A poor World Cup has left O'Sullivan fighting for his job with the Irish Rugby Football Union poised to swing the axe if he fails to produce a significant improvement.
But O'Sullivan's self-belief remains intact as he embraces the greatest test of his six-year tenure as Ireland coach.
"There's more pressure on me now because we've come off the back of a World Cup that wasn't as successful as we'd hoped it would be," said O'Sullivan.
"Now the challenge is to put the train back on the tracks.
"Ultimately that doesn't change my job - I don't start doing things differently because I'm under pressure.
"I'll do the same as I do every day.
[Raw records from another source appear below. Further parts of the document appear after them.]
**config.mk**
```make
export PLATFORM = sky130hd
export DESIGN_NAME = chacha20_stream_xor
export DESIGN_NICKNAME = d
export VERILOG_FILES = /design/src/rtl/c20sx_pkg.sv /design/src/rtl/chacha20_stream_xor.sv /design/src/rtl/c20sx_qr.sv /design/src/rtl/c20sx_core.sv
export SDC_FILE = /design/constraint.sdc
export NUM_CORES = 2
export LEC_CHECK = 0
export BUFFER_PORTS_ARGS = -buffer_cell sky130_fd_sc_hd__buf_2
export CORE_ASPECT_RATIO = 0.7
export CORE_MARGIN = 4
export CORE_UTILIZATION = 30
export CTS_CLUSTER_DIAMETER = 100
export DETAILED_ROUTE_END_ITERATION = 16
export GPL_ROUTABILITY_DRIVEN = 1
export GPL_TIMING_DRIVEN = 0
export PLACE_DENSITY = 0.42
export REMOVE_ABC_BUFFERS = 1
export SLEW_MARGIN = 0
export SYNTH_ARGS = -nofsm -noshare
export SYNTH_HDL_FRONTEND = slang
export SYNTH_HIERARCHICAL = 1
export SYNTH_SLANG_ARGS = --single-unit
```
**constraint.sdc**
```tcl
create_clock -name aclk -period 35.9 [get_ports aclk]
set_input_delay 7.18 -clock aclk [delete_from_list [all_inputs] [get_ports aclk]]
set_output_delay 7.18 -clock aclk [all_outputs]
set_load 0.02 [all_outputs]
```
**src/rtl/c20sx_pkg.sv**
```systemverilog
// Shared types, constants and helper functions for the ChaCha20 stream XOR engine.
// Used by every module of the block; depends on nothing else.
package c20sx_pkg;

    localparam int ITEM_BYTES          = 8;
    localparam int DOUBLE_ROUNDS_DEF   = 10;
    localparam int CNT_W               = 4;
    localparam int POS_W               = 6;
    localparam int CFG_IDX_W           = 3;

    localparam logic [31:0] SIGMA0 = 32'h61707865;
    localparam logic [31:0] SIGMA1 = 32'h3320646e;
    localparam logic [31:0] SIGMA2 = 32'h79622d32;
    localparam logic [31:0] SIGMA3 = 32'h6b206574;

    localparam logic [CFG_IDX_W-1:0] REG_KEY01    = 3'd0;
    localparam logic [CFG_IDX_W-1:0] REG_KEY23    = 3'd1;
    localparam logic [CFG_IDX_W-1:0] REG_KEY45    = 3'd2;
    localparam logic [CFG_IDX_W-1:0] REG_KEY67    = 3'd3;
    localparam logic [CFG_IDX_W-1:0] REG_NONCE_LO = 3'd4;
    localparam logic [CFG_IDX_W-1:0] REG_NONCE_HI = 3'd5;
    localparam logic [CFG_IDX_W-1:0] REG_INIT_CTR = 3'd6;

    typedef logic [31:0] word_t;
    typedef logic [15:0][31:0] block_t;

    typedef struct packed {
        logic busy;
        logic done;
    } core_status_t;

    function automatic word_t rotl(input word_t v, input int s);
        rotl = (v << s) | (v >> (32 - s));
    endfunction

endpackage

```
**src/rtl/chacha20_stream_xor.sv**
```systemverilog
// ChaCha20 (IETF, 96-bit nonce) stream XOR engine, 8 message bytes per transaction.
// An accepted item passes through the holding stage and the output register; an item
// that needs a fresh 64-byte block waits in the holding stage for the block core.
// Within a block, 1 item per cycle while the output is not stalled; the block core sets the pace over
// long messages, and a start item first reloads the counter in the holding stage.
// Reset (aresetn low, synchronous) clears all handshake and counter state and the config.
module chacha20_stream_xor import c20sx_pkg::*; #(
    parameter int DOUBLE_ROUNDS = DOUBLE_ROUNDS_DEF
) (
    input  logic                 aclk,
    input  logic                 aresetn,
    // Configuration write channel.
    input  logic                 cfg_valid,
    output logic                 cfg_ready,
    input  logic [CFG_IDX_W-1:0] cfg_index,
    input  logic [63:0]          cfg_data,
    // Input stream.
    input  logic                 s_tvalid,
    output logic                 s_tready,
    input  logic [71:0]          s_tdata,  // data_in[63:0], valid_bytes[67:64], zero pad
    input  logic [0:0]           s_tuser,  // start_message[0]
    // Result stream.
    output logic                 m_tvalid,
    input  logic                 m_tready,
    output logic [71:0]          m_tdata   // data_out[63:0], out_byte_count[67:64], zero pad
);
    // Configuration registers.
    logic [255:0] key_reg;
    logic [95:0]  nonce_reg;
    word_t        init_ctr_reg;

    // Message position state.
    word_t            counter_reg;
    logic [POS_W-1:0] pos_reg;
    logic             ks_ready_reg;
    block_t           ks_reg;

    // Holding stage: one accepted item waiting for keystream.
    logic             hold_valid_reg;
    logic             hold_start_reg;
    logic [63:0]      hold_data_reg;
    logic [CNT_W-1:0] hold_cnt_reg;

    // Output register.
    logic             out_valid_reg;
    logic [63:0]      out_data_reg;
    logic [CNT_W-1:0] out_cnt_reg;

    core_status_t core_st;
    block_t       core_block;
    logic         core_start;

    logic             accept_in, advance, out_free, need_ks;
    logic [CNT_W-1:0] in_cnt;
    logic [POS_W:0]   pos_sum;
    logic [63:0]      ks_bytes, xored, byte_mask;

    assign cfg_ready = 1'b1;

    always_ff @(posedge aclk) begin
        if (!aresetn) begin
            key_reg      <= '0;
            nonce_reg    <= '0;
            init_ctr_reg <= '0;
        end else if (cfg_valid) begin
            unique case (cfg_index)
                REG_KEY01:    key_reg[63:0]    <= cfg_data;
                REG_KEY23:    key_reg[127:64]  <= cfg_data;
                REG_KEY45:    key_reg[191:128] <= cfg_data;
                REG_KEY67:    key_reg[255:192] <= cfg_data;
                REG_NONCE_LO: nonce_reg[63:0]  <= cfg_data;
                REG_NONCE_HI: nonce_reg[95:64] <= cfg_data[31:0];
                REG_INIT_CTR: init_ctr_reg     <= cfg_data[31:0];
                default: ;
            endcase
        end
    end

    // A count above eight saturates to eight.
    assign in_cnt = (s_tdata[67:64] > CNT_W'(ITEM_BYTES)) ? CNT_W'(ITEM_BYTES)
                                                          : s_tdata[67:64];

    // A start item first reloads the counter while in the holding stage; after that the item
    // needs keystream only if it carries at least one byte.
    assign out_free   = !out_valid_reg || m_tready;
    assign need_ks    = (hold_cnt_reg != '0);
    assign advance    = hold_valid_reg && !hold_start_reg && (!need_ks || ks_ready_reg)
                        && out_free;
    assign core_start = hold_valid_reg && !hold_start_reg && need_ks && !ks_ready_reg
                        && !core_st.busy;
    assign s_tready   = !hold_valid_reg || advance;
    assign accept_in  = s_tvalid && s_tready;

    c20sx_core #(.DOUBLE_ROUNDS(DOUBLE_ROUNDS)) u_core (
        .aclk(aclk),
        .aresetn(aresetn),
        .start(core_start),
        .key(key_reg),
        .nonce(nonce_reg),
        .counter(counter_reg),
        .status(core_st),
        .block_out(core_block)
    );

    // Items always start on an 8-byte boundary of the block, so the keystream for one
    // item is one aligned 64-bit slice.
    assign ks_bytes = ks_reg[2*pos_reg[POS_W-1:3] +: 2];
    always_comb begin
        for (int b = 0; b < 8; b++) begin
            byte_mask[8*b +: 8] = (CNT_W'(b) < hold_cnt_reg) ? 8'hFF : 8'h00;
        end
    end
    assign xored   = (hold_data_reg ^ ks_bytes) & byte_mask;
    assign pos_sum = {1'b0, pos_reg} + (POS_W+1)'(hold_cnt_reg);

    always_ff @(posedge aclk) begin
        if (!aresetn) begin
            hold_valid_reg <= 1'b0;
            hold_start_reg <= 1'b0;
            out_valid_reg  <= 1'b0;
            counter_reg    <= '0;
            pos_reg        <= '0;
            ks_ready_reg   <= 1'b0;
        end else begin
            if (accept_in) begin
                hold_valid_reg <= 1'b1;
                hold_start_reg <= s_tuser[0];
            end else if (advance) begin
                hold_valid_reg <= 1'b0;
            end else if (hold_valid_reg && hold_start_reg) begin
                hold_start_reg <= 1'b0;
            end

            if (advance) begin
                out_valid_reg <= 1'b1;
            end else if (m_tready) begin
                out_valid_reg <= 1'b0;
            end

            if (core_st.done) begin
                ks_ready_reg <= 1'b1;
            end

            if (hold_valid_reg && hold_start_reg) begin
                counter_reg  <= init_ctr_reg;
                pos_reg      <= '0;
                ks_ready_reg <= 1'b0;
            end else if (advance) begin
                // A full block moves to the next counter; a short item ends the message
                // and drops the rest of a partly used block.
                priority if (pos_sum[POS_W]) begin
                    counter_reg  <= counter_reg + 1'b1;
                    pos_reg      <= '0;
                    ks_ready_reg <= 1'b0;
                end else if (hold_cnt_reg != CNT_W'(ITEM_BYTES)) begin
                    if (pos_sum != '0) begin
                        counter_reg <= counter_reg + 1'b1;
                    end
                    pos_reg      <= '0;
                    ks_ready_reg <= 1'b0;
                end else begin
                    pos_reg <= pos_sum[POS_W-1:0];
                end
            end
        end
    end

    always_ff @(posedge aclk) begin
        if (accept_in) begin
            hold_data_reg <= s_tdata[63:0];
            hold_cnt_reg  <= in_cnt;
        end
        if (advance) begin
            out_data_reg <= xored;
            out_cnt_reg  <= hold_cnt_reg;
        end
        if (core_st.done) begin
            ks_reg <= core_block;
        end
    end

    assign m_tvalid = out_valid_reg;
    assign m_tdata  = {4'd0, out_cnt_reg, out_data_reg};
endmodule

```
**src/rtl/c20sx_qr.sv**
```systemverilog
// One half of a ChaCha quarter round (two add-xor-rotate steps).
// Depends on c20sx_pkg for the word type and rotate helper.
module c20sx_qr import c20sx_pkg::*; (
    input  logic  second_half,
    input  word_t a_in,
    input  word_t b_in,
    input  word_t c_in,
    input  word_t d_in,
    output word_t a_out,
    output word_t b_out,
    output word_t c_out,
    output word_t d_out
);
    word_t a1, dx, d1, c1, bx, b1;

    always_comb begin
        a1 = a_in + b_in;
        dx = d_in ^ a1;
        d1 = second_half ? rotl(dx, 8) : rotl(dx, 16);
        c1 = c_in + d1;
        bx = b_in ^ c1;
        b1 = second_half ? rotl(bx, 7) : rotl(bx, 12);
    end

    assign a_out = a1;
    assign b_out = b1;
    assign c_out = c1;
    assign d_out = d1;
endmodule

```
**src/rtl/c20sx_core.sv**
```systemverilog
// ChaCha block function: four quarter-round lanes work on the state side by side,
// half a round per cycle, and a final add merges the result with the initial state.
// Depends on c20sx_pkg and c20sx_qr.
module c20sx_core import c20sx_pkg::*; #(
    parameter int DOUBLE_ROUNDS = DOUBLE_ROUNDS_DEF
) (
    input  logic         aclk,
    input  logic         aresetn,
    input  logic         start,
    input  logic [255:0] key,
    input  logic [95:0]  nonce,
    input  word_t        counter,
    output core_status_t status,
    output block_t       block_out
);
    localparam int STEPS  = 4 * DOUBLE_ROUNDS;
    localparam int STEP_W = (STEPS > 1) ? $clog2(STEPS) : 1;
    localparam logic [STEP_W-1:0] LAST_STEP = STEP_W'(STEPS - 1);

    block_t w_reg, w_next, init_reg, init_val;
    logic [STEP_W-1:0] step_reg;
    logic busy_reg, done_reg;
    logic diag, second_half;

    word_t      la [4], lb [4], lc [4], ld [4];
    word_t      oa [4], ob [4], oc [4], od [4];
    logic [3:0] ia [4], ib [4], ic [4], id [4];

    assign second_half = step_reg[0];
    assign diag        = (STEP_W > 1) ? step_reg[STEP_W > 1 ? 1 : 0] : 1'b0;

    always_comb begin
        init_val[0]  = SIGMA0;
        init_val[1]  = SIGMA1;
        init_val[2]  = SIGMA2;
        init_val[3]  = SIGMA3;
        for (int k = 0; k < 8; k++) begin
            init_val[4 + k] = key[32*k +: 32];
        end
        init_val[12] = counter;
        init_val[13] = nonce[31:0];
        init_val[14] = nonce[63:32];
        init_val[15] = nonce[95:64];
    end

    // Column rounds use lane i on words i, 4+i, 8+i, 12+i; diagonal rounds shift
    // the b, c and d rows by one, two and three places.
    always_comb begin
        for (int i = 0; i < 4; i++) begin
            ia[i] = {2'd0, 2'(i)};
            ib[i] = {2'd1, 2'(i) + (diag ? 2'd1 : 2'd0)};
            ic[i] = {2'd2, 2'(i) + (diag ? 2'd2 : 2'd0)};
            id[i] = {2'd3, 2'(i) + (diag ? 2'd3 : 2'd0)};
            la[i] = w_reg[ia[i]];
            lb[i] = w_reg[ib[i]];
            lc[i] = w_reg[ic[i]];
            ld[i] = w_reg[id[i]];
        end
    end

    for (genvar g = 0; g < 4; g++) begin : g_lane
        c20sx_qr u_qr (
            .second_half(second_half),
            .a_in(la[g]), .b_in(lb[g]), .c_in(lc[g]), .d_in(ld[g]),
            .a_out(oa[g]), .b_out(ob[g]), .c_out(oc[g]), .d_out(od[g])
        );
    end

    always_comb begin
        w_next = w_reg;
        for (int i = 0; i < 4; i++) begin
            w_next[ia[i]] = oa[i];
            w_next[ib[i]] = ob[i];
            w_next[ic[i]] = oc[i];
            w_next[id[i]] = od[i];
        end
    end

    always_ff @(posedge aclk) begin
        if (!aresetn) begin
            busy_reg <= 1'b0;
            done_reg <= 1'b0;
            step_reg <= '0;
        end else begin
            done_reg <= 1'b0;
            if (start && !busy_reg && !done_reg) begin
                busy_reg <= 1'b1;
                step_reg <= '0;
            end else if (busy_reg) begin
                step_reg <= step_reg + 1'b1;
                if (step_reg == LAST_STEP) begin
                    busy_reg <= 1'b0;
                    done_reg <= 1'b1;
                end
            end
        end
    end

    always_ff @(posedge aclk) begin
        if (start && !busy_reg && !done_reg) begin
            w_reg    <= init_val;
            init_reg <= init_val;
        end else if (busy_reg) begin
            w_reg <= w_next;
        end
    end

    always_comb begin
        for (int k = 0; k < 16; k++) begin
            block_out[k] = w_reg[k] + init_reg[k];
        end
    end

    assign status.busy = busy_reg | done_reg;
    assign status.done = done_reg;
endmodule

```
==> results.tsv <==
stage	metric	value	unit
status	status	finished, violations left	
status	failing checks	capacitance limit, slew limit	
logic_synthesis	Post-synth EDFFs	1416	
routing	remaining antenna violation count after routing	0	
worst_setup_path	CP Launch Type	input port	
global_route	largest net degree at the start of global routing	114	
global_route	initial antenna violation count	122	
sta	Hold Vio Cnt, Final	0	
sta	Least-Margin Pin Slew	1.798	ns
clock_tree	setup repair bufs after CTS	0	
worst_setup_path	Critical Path AT	8.26	ns
sta	# setup viols final	0	
routing	via count	96720	
die	Die ar.	410000	µm²
worst_setup_path	Worst Path Required	28.72	ns
clock_tree	root buffer cell	clkbuf_16	
logic_synthesis	register bit total from synthesis	1978	
clock_tree	clk slew on worst S/H paths	0.07	ns
routing	DR WL/cell	36.16	µm
worst_setup_path	Critical Path Fanout Max	12	
cells_and_area	Area growth syn-to-layout	14.88	%
min_path	min-delay src	nonce_reg[5]	
die	initial core utilization	0.3024	
global_route	first-pass GRT wire length	794.9	mm
clock_tree	post-cts resize count	0	
placed_design	placed cell areas	129800	µm²
sta	slew margin rel.	-0.2032	
logic_synthesis	async set-or-reset flop fraction in the synthesized netlist	0	
clock_tree	CTS tree	yes	
global_route	GRT Total Usage	0.2856	
min_path	HP Class	flip-flop to flip-flop	
routing	# DRC	0	
worst_setup_path	R2R setup slack	22.22	ns
cells_and_area	final net count	12060	
die	Die Ht	536.9	µm
die	core area	396500	µm²
logic_synthesis	count of cell types in the netlist	124	
job	max_cap viols	16	
worst_setup_path	Reg-to-Reg Start	u_core/step_reg[1]	
routing	Initial DRT Pass Iterations	6	
die	io pins	220	
sta	fin crit share	0.4302	
die	site row count	193	
clock_tree	CTS Buf Count	229	
clock_tree	Sink Count	1978	
clock_tree	clk buf depth	4	
placed_design	PortBufs	210	
clock_tree	hold buffers post-CTS	0	
die	Die X	763.6	µm
placed_design	DP HPWL	497.6	mm
logic_synthesis	most common flop cell mapped by yosys	edfxtp_1	
logic_synthesis	number of synthesis warnings	6	
global_route	Overflow after GRT	0	
sta	RSZ-0062 raised after global routing	no	
sta	maximum clock rate	0.06475	GHz
worst_setup_path	CP startpoint	m_tready	
logic_synthesis	mapped cell area	119900	µm²
sta	max-slew violation count	48	
placed_design	Routability Congestion	1.002	
global_route	vias in the first global route	89210	
routing	final wirelength	607.4	mm
cells_and_area	most frequent cells in the layout	edfxtp_1, nand2_1, a21oi_1, mux2_2, nor2_1	
sta	Fin Hold WS	0.4542	ns
cells_and_area	share of post-route cells with drive strength above 1	0.1672	
logic_synthesis	register area share after synthesis	0.4485	
sta	Fin Setup TNS	0	ns
sta	Final Skew	0.06232	ns
logic_synthesis	Cells after Synth	11190	
worst_setup_path	CP Capture Type	primary output	
cells_and_area	commonest non-fill, non-tap cell in the layout	edfxtp_1	
cells_and_area	max reg flops	512	
routing	vias per cell	5.758	
sta	min cycle time layout	15.44	ns
worst_setup_path	Worst Path Class, Setup	input port to primary output	
routing	DRT iter0 DRCs	11060	
cells_and_area	Final Cell Area	137700	µm²
clock_tree	clock latency on the worst-skew pair	0.97	ns
clock_tree	H-tree Lvls	4	
logic_synthesis	syn_area_per_cell	10.72	µm²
If all the talk is going to make you act differently, then that's a bad thing.
"You still have to be true to yourself and back yourself to get the job done.
"Sure people will talk and pressure will mount but this is the Six Nations so let's get the job done and see what happens."
O'Sullivan, speaking at the RBS 6 Nations Championship launch, is eager to draw a line through a World Cup that has damaged the reputation of coach and players.
But the lingering doubts from those tortuous four weeks in France will be amplified should Ireland struggle in their opener against Italy a week on Saturday.
O'Sullivan names his 22 to face the Azzurri on Friday and looks set to remain loyal to the players responsible for probably the biggest disappointment in Irish rugby history
"I believe I got selection right during the World Cup because if I'd changed the team around would it have transformed our performance?" he said.
"The answer to that is no because our performance at the World Cup wasn't based on poor selection, it was based on the fact we didn't play well as a unit.
"Changing the unit around wouldn't have made any difference.
"The Six Nations is different to the World Cup and the current squad has been picked around the form shown in the European Cup and the league."